__YOUR GOAL__:
Begin with the first line of the listing and quote every line through the one containing "logic [4:0] imm_lo;"; give only those lines.

__INFORMATION SUPPLIED__:

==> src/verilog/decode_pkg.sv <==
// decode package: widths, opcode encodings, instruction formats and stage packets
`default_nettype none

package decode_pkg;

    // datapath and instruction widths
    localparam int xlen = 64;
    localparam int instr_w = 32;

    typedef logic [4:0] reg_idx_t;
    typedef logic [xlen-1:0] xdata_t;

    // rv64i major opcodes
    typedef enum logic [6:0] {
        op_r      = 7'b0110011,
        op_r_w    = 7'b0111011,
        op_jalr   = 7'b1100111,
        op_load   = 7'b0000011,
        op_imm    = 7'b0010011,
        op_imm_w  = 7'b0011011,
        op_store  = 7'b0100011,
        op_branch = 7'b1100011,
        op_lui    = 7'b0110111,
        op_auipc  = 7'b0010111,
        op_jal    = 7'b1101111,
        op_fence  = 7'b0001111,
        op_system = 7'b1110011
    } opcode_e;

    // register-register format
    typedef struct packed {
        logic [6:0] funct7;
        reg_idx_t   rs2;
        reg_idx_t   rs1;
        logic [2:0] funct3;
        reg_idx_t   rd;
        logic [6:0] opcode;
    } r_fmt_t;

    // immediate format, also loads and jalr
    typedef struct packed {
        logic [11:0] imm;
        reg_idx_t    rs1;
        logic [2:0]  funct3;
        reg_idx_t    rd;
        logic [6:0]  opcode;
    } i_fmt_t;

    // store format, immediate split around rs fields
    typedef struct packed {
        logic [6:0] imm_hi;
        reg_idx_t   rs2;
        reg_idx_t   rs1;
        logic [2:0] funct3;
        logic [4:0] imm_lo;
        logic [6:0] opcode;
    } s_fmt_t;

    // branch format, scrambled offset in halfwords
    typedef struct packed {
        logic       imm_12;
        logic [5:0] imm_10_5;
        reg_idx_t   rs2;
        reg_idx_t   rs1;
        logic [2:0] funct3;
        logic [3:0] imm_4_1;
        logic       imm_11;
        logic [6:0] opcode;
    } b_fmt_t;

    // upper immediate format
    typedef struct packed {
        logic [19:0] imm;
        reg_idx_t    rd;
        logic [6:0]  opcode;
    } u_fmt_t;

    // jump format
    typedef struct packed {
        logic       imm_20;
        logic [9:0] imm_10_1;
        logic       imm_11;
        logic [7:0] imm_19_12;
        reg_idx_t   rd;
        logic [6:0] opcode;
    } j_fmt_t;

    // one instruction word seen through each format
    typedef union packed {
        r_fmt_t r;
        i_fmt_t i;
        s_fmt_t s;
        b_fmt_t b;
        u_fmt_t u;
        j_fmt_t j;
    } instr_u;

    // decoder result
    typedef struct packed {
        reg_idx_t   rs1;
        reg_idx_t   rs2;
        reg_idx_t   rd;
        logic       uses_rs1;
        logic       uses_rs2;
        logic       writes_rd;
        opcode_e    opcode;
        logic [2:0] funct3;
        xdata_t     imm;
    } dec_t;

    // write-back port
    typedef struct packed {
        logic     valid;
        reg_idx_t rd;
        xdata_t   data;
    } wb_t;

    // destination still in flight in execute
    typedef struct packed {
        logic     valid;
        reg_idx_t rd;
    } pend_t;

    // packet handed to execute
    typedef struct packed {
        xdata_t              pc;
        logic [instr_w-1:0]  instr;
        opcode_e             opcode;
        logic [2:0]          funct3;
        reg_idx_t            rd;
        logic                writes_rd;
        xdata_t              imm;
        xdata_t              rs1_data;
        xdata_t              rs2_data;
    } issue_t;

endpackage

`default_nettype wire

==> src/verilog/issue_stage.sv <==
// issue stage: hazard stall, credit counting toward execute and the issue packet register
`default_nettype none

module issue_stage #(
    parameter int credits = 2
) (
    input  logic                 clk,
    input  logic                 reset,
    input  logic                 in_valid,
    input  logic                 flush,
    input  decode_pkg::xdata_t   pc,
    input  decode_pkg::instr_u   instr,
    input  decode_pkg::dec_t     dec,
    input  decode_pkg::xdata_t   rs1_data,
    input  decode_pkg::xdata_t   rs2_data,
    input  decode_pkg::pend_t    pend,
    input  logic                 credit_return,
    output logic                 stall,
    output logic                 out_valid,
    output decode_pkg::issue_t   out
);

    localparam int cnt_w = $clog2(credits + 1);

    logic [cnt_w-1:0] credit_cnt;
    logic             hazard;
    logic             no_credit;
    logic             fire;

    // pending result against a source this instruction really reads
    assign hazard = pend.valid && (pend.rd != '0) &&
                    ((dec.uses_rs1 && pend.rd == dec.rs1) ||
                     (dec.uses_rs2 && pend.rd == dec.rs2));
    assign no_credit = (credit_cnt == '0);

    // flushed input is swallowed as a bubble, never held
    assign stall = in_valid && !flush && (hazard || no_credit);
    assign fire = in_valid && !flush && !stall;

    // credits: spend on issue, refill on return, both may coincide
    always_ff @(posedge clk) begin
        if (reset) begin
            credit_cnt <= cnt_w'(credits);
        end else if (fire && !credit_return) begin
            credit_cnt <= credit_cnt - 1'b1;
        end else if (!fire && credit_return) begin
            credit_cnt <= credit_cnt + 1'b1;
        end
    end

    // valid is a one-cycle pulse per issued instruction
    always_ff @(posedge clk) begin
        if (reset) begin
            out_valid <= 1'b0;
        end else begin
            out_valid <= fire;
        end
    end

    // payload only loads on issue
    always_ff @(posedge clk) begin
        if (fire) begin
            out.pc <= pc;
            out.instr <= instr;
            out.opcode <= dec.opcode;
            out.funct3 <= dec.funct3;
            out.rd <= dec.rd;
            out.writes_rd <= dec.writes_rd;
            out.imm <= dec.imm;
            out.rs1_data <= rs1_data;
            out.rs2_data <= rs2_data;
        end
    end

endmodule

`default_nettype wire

__ANSWER AREA__:
==> src/verilog/decode_pkg.sv <==
// decode package: widths, opcode encodings, instruction formats and stage packets
`default_nettype none

package decode_pkg;

    // datapath and instruction widths
    localparam int xlen = 64;
    localparam int instr_w = 32;

    typedef logic [4:0] reg_idx_t;
    typedef logic [xlen-1:0] xdata_t;

    // rv64i major opcodes
    typedef enum logic [6:0] {
        op_r      = 7'b0110011,
        op_r_w    = 7'b0111011,
        op_jalr   = 7'b1100111,
        op_load   = 7'b0000011,
        op_imm    = 7'b0010011,
        op_imm_w  = 7'b0011011,
        op_store  = 7'b0100011,
        op_branch = 7'b1100011,
        op_lui    = 7'b0110111,
        op_auipc  = 7'b0010111,
        op_jal    = 7'b1101111,
        op_fence  = 7'b0001111,
        op_system = 7'b1110011
    } opcode_e;

    // register-register format
    typedef struct packed {
        logic [6:0] funct7;
        reg_idx_t   rs2;
        reg_idx_t   rs1;
        logic [2:0] funct3;
        reg_idx_t   rd;
        logic [6:0] opcode;
    } r_fmt_t;

    // immediate format, also loads and jalr
    typedef struct packed {
        logic [11:0] imm;
        reg_idx_t    rs1;
        logic [2:0]  funct3;
        reg_idx_t    rd;
        logic [6:0]  opcode;
    } i_fmt_t;

    // store format, immediate split around rs fields
    typedef struct packed {
        logic [6:0] imm_hi;
        reg_idx_t   rs2;
        reg_idx_t   rs1;
        logic [2:0] funct3;
        logic [4:0] imm_lo;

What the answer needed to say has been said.